Monumentale di Forlì: storie e memorie

di Umberto Pasqui, foto Andrea Bonavita
Un viaggio alla scoperta dei cimiteri cittadini
Ospita oltre 90.000 defunti confermandosi luogo di pietà e di bellezza, di storia e di arte. Vale una passeggiata nel passato, in un’atmosfera di rispetto e di scoperta di nomi, storie, volti. È un vero e proprio museo e, percorrendo i vasti loggiati, si legge la vicenda della città, i nomi di persone note e ignote, si notano statue e sculture impolverate, alcune di esse decisamente interessanti, di una struggente eleganza.

Il Cimitero Monumentale di Forlì è una vera e propria grande città con strade, alberi, mura. Recentemente, la vasta città dei morti è stata riscoperta pure come attrazione turistica. Con visite guidate anche al tramonto, in momenti in cui l’accesso ai vivi è di norma precluso, regalando suggestioni ancora più forti. 

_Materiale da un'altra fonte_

==> design/flow/design.v <==
`timescale 1ns / 10ps
module alu(
   a,    
   b,    
   op,    
	zero,   
   out    
   );
   input [16-1:0] a, b;
   input [2:0] op;
	output reg zero;
   output [16-1:0] out;
	reg [16-1:0] out; 
always @(a or b or op )
begin
   case(op)
       4'b0000: out = a+b;
       4'b0001: out = a - b;
       4'b0010: out = a & b;
       4'b0011:  out = a^b;
       4'b0100: out = a << b;
       4'b0101: out = a >> b;
       4'b0110: out = a<=b;
       4'b0111: out = a*b;
   endcase
	if(a==b)
	begin
	zero=1;
	end
	else
	begin
	zero=0;
	end
end
endmodule
==> design/flow/run.sh <==
#!/bin/bash
# OpenROAD 26Q1-2900-gdf79404cd8, Yosys 0.63+post, stock flow scripts
make -C /OpenROAD-flow-scripts/flow DESIGN_CONFIG=/design/flow/config.mk WORK_HOME=/design/flow/orfs finish
==> design/flow/config.mk <==
export PLATFORM = sky130hd
export DESIGN_NAME = alu
export DESIGN_NICKNAME = alu
export VERILOG_FILES = /design/flow/design.v
export SDC_FILE = /design/flow/constraint.sdc
export NUM_CORES = 4
export LEC_CHECK = 1
export CORE_UTILIZATION = 30
==> design/flow/constraint.sdc <==
current_design alu

set clk_period 7.9
set clk_io_pct 0.2

create_clock -name clk0 -period $clk_period

set non_clock_inputs [all_inputs -no_clocks]
set_input_delay [expr $clk_period * $clk_io_pct] -clock clk0 $non_clock_inputs
set_output_delay [expr $clk_period * $clk_io_pct] -clock clk0 [all_outputs]
==> impl_metrics.csv <==
group,metric,value,unit
synth,yosysMostFrequentCell,"inv_1",
power,powerDensity,361,nW/µm²
synth,synth.top_cell.area_share,21.7,%
routing,firstDrtPassIters,7,
power,power_frac_seq,0,%
layout,flop-count,0,
run,cap_violations,0,
outcome,status,"complete, but fails checks",
grt,antenna_found_initial,0,
setup_path,crit_start,"b[5]",
power,combPwrFrac,100.0,%
placed_design,place_area,9220,µm²
layout,utilization,40.4,%
power,power_leakage,4.57,nW
sta,rsz0062_at_grt,"true",
setup_path,cp.required,6320,ps
floorplan,core,24500,µm²
grt,grt_pass1_wl,44400,µm
routing,wl_per_cell,19.1,µm
routing,drt_drc_violations_left,0,
setup_path,path_class,"in -> out",
routing,drt_wl_total,28400,µm
outcome,violations,"setup timing",
setup_path,crit_path_max_fanout,5,
placed_design,port-buffer-count,52,
sta,slew_violations,0,
layout,drive_above_1_share,27.6,%
setup_path,worst_setup_path_start_kind,"primary input",
setup_path,endpoint,"out[11]",
synth,syn_area_per_cell,7.42,µm²
power,swShare,48.5,%
floorplan,die_h,161,µm
grt,grt_usage,23.1,%
power,clockPowerShare,0,%
synth,synthTopCellsByCount,"inv_1 (152), nand2_1 (117), nor2_1 (95)",
floorplan,fp_util,30.8,%
power,peakVddDrop,0.552,mV
power,p_int,1.84,mW
synth,yosys_cells,1019,
routing,viasPerCell,5.23,
setup_path,critPathCaptureType,"primary output",
floorplan,die-area,25900,µm²
synth,top_cells_by_area,"fa_1 (22%), ha_1 (13%), inv_1 (7.5%), nand2_1 (5.8%), nor2_1 (4.7%)",
sta,setup_slack,-403,ps
routing,drt_iter0_drc,680,
grt,grt-ovfl-total,0,
sta,worstMarginPinSlew,704,ps
floorplan,rows,57,
routing,antenna_cells,0,
layout,fin_area,9900,µm²
power,net-switching-power,1.73,mW
layout,clock_buffers,0,
sta,timing.fmax,120,MHz
power,total_power,3.58,mW
sta,post-route-period-util,105,%
synth,xor_area_share,4.98,%
grt,grt_start_max_net_pins,33,
placed_design,dp_hpwl,23300,µm
grt,grt_pass1_vias,7523,
run,warnings,51,
layout,area_delta_synth_final,30.8,%
sta,finalHoldViolCount,0,
synth,yosysWarnings,1,
synth,syn-cell-area,7570,µm²
synth,aoi_share,20.1,%
floorplan,pin_count,52,
placed_design,gp_congestion,1.02,
synth,top_logic_kind,"adder cells",
layout,seqCellArea,0,µm²
synth,ys_sh_simple,19.9,%
sta,finalSetupViolCount,6,
synth,synth_seq_share,0,%
synth,synth_cell_types,75,
hold_path,hold_path_class,"in -> out",
synth,ys_sh_adder,35.1,%
routing,vias,7766,
clock_network,cts_hold_buffers,0,
synth,ys_chip_area,7570,µm²
synth,synthCells,1019,
setup_path,arrival,6720,ps
routing,antenna_left,0,
sta,relSlewSlack,53.1,%
sta,period_needed,8300,ps
synth,mux_share,8.17,%
synth,synth_top_cell_by_area,"fa_1",
floorplan,die_w,161,µm
[critical path, stage by stage]
cell and delay (ps):
buf_8 110, buf_6 120, and2_4 130, fa_1 560, fa_1 430, ha_2 190, fa_1 490, inv_2 40
fa_1 460, fa_1 500, inv_2 40, ha_4 210, or2_4 230, o311a_1 130, buf_4 140, o31a_1 310
a21oi_2 140, buf_4 140, a211o_1 170, inv_2 50, a221o_1 300, a22oi_1 140, buf_2 120
[kinds of logic (layout without fill, tap and decap cells)]
kind of cell             count (synthesis)  count (layout)
AND-OR/OR-AND                          226             226
XOR/XNOR                                43              43
AND/OR/NAND/NOR                        322             322
adder cells (fa/ha/maj)                163             163
buffers and inverters                  222             364
multiplexers                            43              43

Se il quadrilatero si può considerare il ‘centro storico’ del camposanto ottocentesco, si estende pure una periferia oltre la prima cerchia muraria. Periferia inizialmente un po’ disordinata. Con vialetti stretti coperti di ghiaia accanto a sepolcri più recenti e tempietti simili a villette secondo gusti e risorse delle famiglie.

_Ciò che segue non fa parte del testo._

==> /design/flow/config.mk <==
export PLATFORM = sky130hd
export DESIGN_NAME = Integrator
export DESIGN_NICKNAME = Integrator
export VERILOG_FILES = /design/flow/design.v
export SDC_FILE = /design/flow/constraint.sdc
export NUM_CORES = 4
export LEC_CHECK = 1
export CORE_UTILIZATION = 50
==> /design/flow/constraint.sdc <==
current_design Integrator

set clk_period 30.6
set clk_io_pct 0.2

create_clock -name clk0 -period $clk_period [get_ports {clk}]

set non_clock_inputs [all_inputs -no_clocks]
set_input_delay [expr $clk_period * $clk_io_pct] -clock clk0 $non_clock_inputs
set_output_delay [expr $clk_period * $clk_io_pct] -clock clk0 [all_outputs]
`design/flow/config.mk`:
```
export PLATFORM = sky130hd
export DESIGN_NAME = async_fifo
export DESIGN_NICKNAME = async_fifo
export VERILOG_FILES = /design/flow/design.v
export SDC_FILE = /design/flow/constraint.sdc
export NUM_CORES = 4
export LEC_CHECK = 1
export CORE_UTILIZATION = 30
```
`design/flow/constraint.sdc`:
```
current_design async_fifo

set clk_period 3.3
set clk_io_pct 0.2

create_clock -name clk0 -period $clk_period [get_ports {rclk}]
create_clock -name clk1 -period $clk_period [get_ports {wclk}]

set non_clock_inputs [all_inputs -no_clocks]
set_input_delay [expr $clk_period * $clk_io_pct] -clock clk0 $non_clock_inputs
set_output_delay [expr $clk_period * $clk_io_pct] -clock clk0 [all_outputs]
```
`design/flow/design.v`:
```
`timescale 1ns/1ps
module ad_mem #(
  parameter  DATA_WIDTH = 16,
  parameter  ADDRESS_WIDTH = 5) (
  input                               clka,
  input                               wea,
  input       [(ADDRESS_WIDTH-1):0]   addra,
  input       [(DATA_WIDTH-1):0]      dina,
  input                               clkb,
  input                               reb,
  input       [(ADDRESS_WIDTH-1):0]   addrb,
  output  reg [(DATA_WIDTH-1):0]      doutb);
  (* ram_style = "block" *)
  reg         [(DATA_WIDTH-1):0]      m_ram[0:((2**ADDRESS_WIDTH)-1)];
  always @(posedge clka) begin
    if (wea == 1'b1) begin
      m_ram[addra] <= dina;
    end
  end
  always @(posedge clkb) begin
    if (reb == 1'b1) begin
      doutb <= m_ram[addrb];
    end
  end
endmodule
`timescale 1ns/1ps
module async_fifo #(parameter
    WIDTH = 8,
    DEPTH = 16
)(
    input               wclk,
    input               wrst_n,
    input               winc,
    input   [WIDTH-1:0] wdata,
    output  reg         wfull,  
    input               rclk,
    input               rrst_n,
    input               rinc,
    output  [WIDTH-1:0] rdata,
    output  reg         rempty
);
localparam  ADDR_WIDTH = $clog2(DEPTH);
reg     [ADDR_WIDTH:0]  wptr_bin;
reg     [ADDR_WIDTH:0]  rptr_bin;
always @(posedge wclk or negedge wrst_n) begin
    if(!wrst_n)
        wptr_bin <= 'd0;
    else if(winc && ~wfull)
        wptr_bin <= wptr_bin + 1'b1;
    else
        wptr_bin <= wptr_bin;
end
always @(posedge rclk or negedge rrst_n) begin
    if(!rrst_n)
        rptr_bin <= 'd0;
    else if(rinc && ~rempty)
        rptr_bin <= rptr_bin + 1'b1;
    else
        rptr_bin <= rptr_bin;
end
wire    [ADDR_WIDTH:0]  wptr_gray;
wire    [ADDR_WIDTH:0]  rptr_gray;
assign wptr_gray = wptr_bin ^ (wptr_bin >> 1);
assign rptr_gray = rptr_bin ^ (rptr_bin >> 1);
reg     [ADDR_WIDTH:0]  wptr_gray_reg;
reg     [ADDR_WIDTH:0]  rptr_gray_reg;
always @(posedge wclk or negedge wrst_n) begin
    if(!wrst_n)
        wptr_gray_reg <= 'd0;
    else
        wptr_gray_reg <= wptr_gray;
end
always @(posedge rclk or negedge rrst_n) begin
    if(!rrst_n)
        rptr_gray_reg <= 'd0;
    else
        rptr_gray_reg <= rptr_gray;
end
reg     [ADDR_WIDTH:0]  rptr_gray_reg_d1;
reg     [ADDR_WIDTH:0]  rptr_gray_reg_d2;
reg     [ADDR_WIDTH:0]  wptr_gray_reg_d1;
reg     [ADDR_WIDTH:0]  wptr_gray_reg_d2;
always @(posedge wclk or negedge wrst_n) begin
    if(!wrst_n) begin
        rptr_gray_reg_d1 <= 'd0;
        rptr_gray_reg_d2 <= 'd0;
    end else begin
        rptr_gray_reg_d1 <= rptr_gray_reg;
        rptr_gray_reg_d2 <= rptr_gray_reg_d1;
    end
end
always @(posedge rclk or negedge rrst_n) begin
    if(!rrst_n) begin
        wptr_gray_reg_d1 <= 'd0;
        wptr_gray_reg_d2 <= 'd0;
    end else begin
        wptr_gray_reg_d1 <= wptr_gray_reg;
        wptr_gray_reg_d2 <= wptr_gray_reg_d1;
    end
end
wire wfull_s;
wire rempty_s;
assign wfull_s = wptr_gray_reg == {~rptr_gray_reg_d2[ADDR_WIDTH:ADDR_WIDTH-1],rptr_gray_reg_d2[ADDR_WIDTH-2:0]};
assign rempty_s = rptr_gray_reg == wptr_gray_reg_d2;
always @(posedge wclk or negedge wrst_n) begin
    if(!wrst_n)
        wfull <= 'd0;
    else
        wfull <= wfull_s;
end
always @(posedge rclk or negedge rrst_n) begin
    if(!rrst_n)
        rempty <= 'd0;
    else
        rempty <= rempty_s;
end
ad_mem #(
    .DATA_WIDTH(WIDTH),
    .ADDRESS_WIDTH(ADDR_WIDTH)
)fifo_mem (
    .clka(wclk),
    .wea(winc && ~wfull),
    .addra(wptr_bin[ADDR_WIDTH-1:0]),
    .dina(wdata),
    .clkb(rclk),
    .reb(rinc && ~rempty),
    .addrb(rptr_bin[ADDR_WIDTH-1:0]),
    .doutb(rdata)
    );
endmodule
```
`design/flow/run.sh`:
```
#!/bin/bash
# OpenROAD 26Q1-2900-gdf79404cd8, Yosys 0.63+post, stock flow scripts
make -C /OpenROAD-flow-scripts/flow DESIGN_CONFIG=/design/flow/config.mk WORK_HOME=/design/flow/orfs finish
```
==> results.cfg <==
; generated from flow reports
[layout]
top_register = fifo_mem.m_ram
utilization = 0.3658
n_fill_cell = 1946
largest_reg_flops = 128
area_delta_synth_final_pct = 19.19
drive_above_1_share = 0.1872
reg_top3 = fifo_mem.m_ram x128, fifo_mem.doutb x8

[timing]
rsz0062_at_grt = no
finalMaxSlewViolations = 0
finalSetupTns_ns = 0
setup_violations = 0
finalHoldViolations = 0
relSlewSlack = 0.4191
finClkSkew_ns = 0.006841
finalHoldWorstSlack_ns = 0.2915
worstMarginPinSlew_ns = 0.8687

[detailed_routing]
drtIter0Drc = 179
avgViaCountPerCell = 4.731
drc = 0
antennaDiodeCount = 0
wirelength_um = 13040
wl_per_cell_um = 19.94
vias = 3094
first_pass_iters = 4
antenna_left = 0

[logic_synthesis]
synthTopCellsByArea = edfxtp_1, dfrtp_1, mux4_2, mux4_1, ha_1
syn_area_mm2 = 0.006698
common_cells = edfxtp_1, dfrtp_1, mux4_2
ys_warn_count = 2
yosysSeqAreaShare = 0.7667
syn-instance-count = 319
synthMostInstantiatedCell = edfxtp_1
top_area_frac = 0.6098
avgSynthCellArea_um2 = 21.00
ys_cells = 319
async_flop_share = 0.2360
synth_cell_type_count = 25
ys.flop_type = edfxtp_1
ys_ff = 178
yosys_area_mm2 = 0.006698
yosys.area.top_type = edfxtp_1
edf_count = 136

[grt]
antenna_found_initial = 0
grt_max_degree = 36
grt_pass1_vias = 3462
grt_usage = 0.1309
overflow = 0
grt_pass1_wl_um = 20020

[cts]
cts_hold_buffers = 0
clk_pin_slew_ns = 0.06
cts_resized = 0
clock-sinks = 178
post-cts-setup-buffers = 0
cts_tree = yes

[power_and_ir_drop]
irDropWorstVdd_v = 0.0003215
leakagePower_nw = 2.838
p_per_area_mw_per_mm2 = 900.4
total_power_mw = 7.188

[critical_path]
endpoint_kind = register
crit_fanout = 14
start_kind = register
cp.required_ns = 3.31
arrival_ns = 2.18
worstSetupPathType = register to register

[place]
place.gp.congestion = 0.8247
dp_hpwl_um = 8544
port_buffers = 22

[hold_path]
hp-class = register to register

[status]
status = finished, final reports clean

[die]
initCoreUtil = 0.3069
num_io_pins = 24
core_area_mm2 = 0.02182
die_h_um = 151.4
chipWidth_um = 151.4
die_area_mm2 = 0.02293
fp-row-count = 54

[run]
warnings = 33
drv_cap = 0
## path summary, 6_finish.rpt
| path | to | cells past startpoint | startpoint | slack (ns) |
|---|---|---|---|---|
| max | fifo_mem.doutb[1] | 4 | rptr_bin[0] | 1.12 |
| min | rptr_gray_reg_d1[2] | 0 | rptr_gray_reg[2] | 0.29 |
| max reg2reg | fifo_mem.doutb[1] | 4 | rptr_bin[0] | 1.12 |
| min reg2reg | rptr_gray_reg_d1[2] | 0 | rptr_gray_reg[2] | 0.29 |
| max in group clk1 | fifo_mem.m_ram[11][1] | 4 | winc | 1.41 |
| max in group asynchronous | rptr_bin[0] | 2 | rrst_n | 2.34 |
| min in group clk0 | wptr_gray_reg_d2[0] | 0 | wptr_gray_reg_d1[0] | 0.34 |
| min in group asynchronous | wfull | 2 | wrst_n | 0.59 |
## report_power, final
| group | internal [mW] | switching, mW |
|---|---|---|
| sequential | 2.94 | 0.290 |
| clock | 1.36 | 0.998 |
| combinational | 0.804 | 0.804 |
## cell usage in the layout, fill, tap and decap left out, types with 11 or more instances in the layout
cell / instances
edfxtp_1: 136
a22oi_1: 16
xnor2_1: 12
and3_1: 16
ha_1: 13
mux4_1: 11
mux4_2: 21
nand2_1: 11
dfrtp_1: 41
clkbuf_16: 23
clkdlybuf4s50_1: 22
## metal layers
metal | GRT usage | part of all wire | up-vias
met5 | 0 | 0 | -
met3 | 0.08571 | 0.13 | 24
li1 | - | - | 1352
met4 | 0.03450 | 0.029 | 0
met2 | 0.1963 | 0.48 | 168
met1 | 0.1594 | 0.37 | 1550
## stage by stage
step                      instances  worst slack, ns  area [um^2]
final                           654            1.123         7983
after global routing            654           0.9971         7983
after CTS                       654            1.086         7983
after detailed placement        614           0.9460         7222
after global placement          614           0.9611         7222
after floorplan                 319            1.562         6698
## worst max-delay path, stage by stage, from the launching register on
cell and delay, ns:
dfrtp_2 0.64, buf_4 0.29, mux4_2 0.51, a22oi_1 0.35
nand2_1 0.12
## cell type report
cell class,instances,area (um^2),area share
inverter,4,15.01,0.001881
tap,280,350.3,0.04389
multi-input combinational,123,1448,0.1813
clock inverter,16,171.4,0.02147
timing repair buffer,29,272.8,0.03417
clock buffer,24,589.3,0.07382
sequential,178,5136,0.6434
## cell families after synthesis
kind of cell / after synthesis / synth area share
simple gates: 40 / 0.03157
compound gates: 17 / 0.01868
flops: 178 / 0.7667
buf+inv: 18 / 0.01718
mux: 33 / 0.1154
fa+ha+maj: 13 / 0.02429
xor+xnor: 20 / 0.02615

Oltre a questa fascia se n’estende un’altra ancor più moderna, alternata a verde con panchine e dove incombono i loculi su strutture a più piani. E ancora, verso il mare, si estende un fazzoletto ancora verde, destinato ai morituri, e l’area dei sepolti a terra. Con croci provvisorie, in legno e segni d’affetto e di pietà dei familiari.

Si possono leggere nomi e dettagli che abbracciano varie vicende vicine e lontane della città. Dalle iscrizioni in lapidi ormai sbiadite, a nomi cinesi e di qualche altro Paese lontano. Per esempio dai Balcani, con bottiglie di birra accanto ai loculi a ristoro di un caro estinto.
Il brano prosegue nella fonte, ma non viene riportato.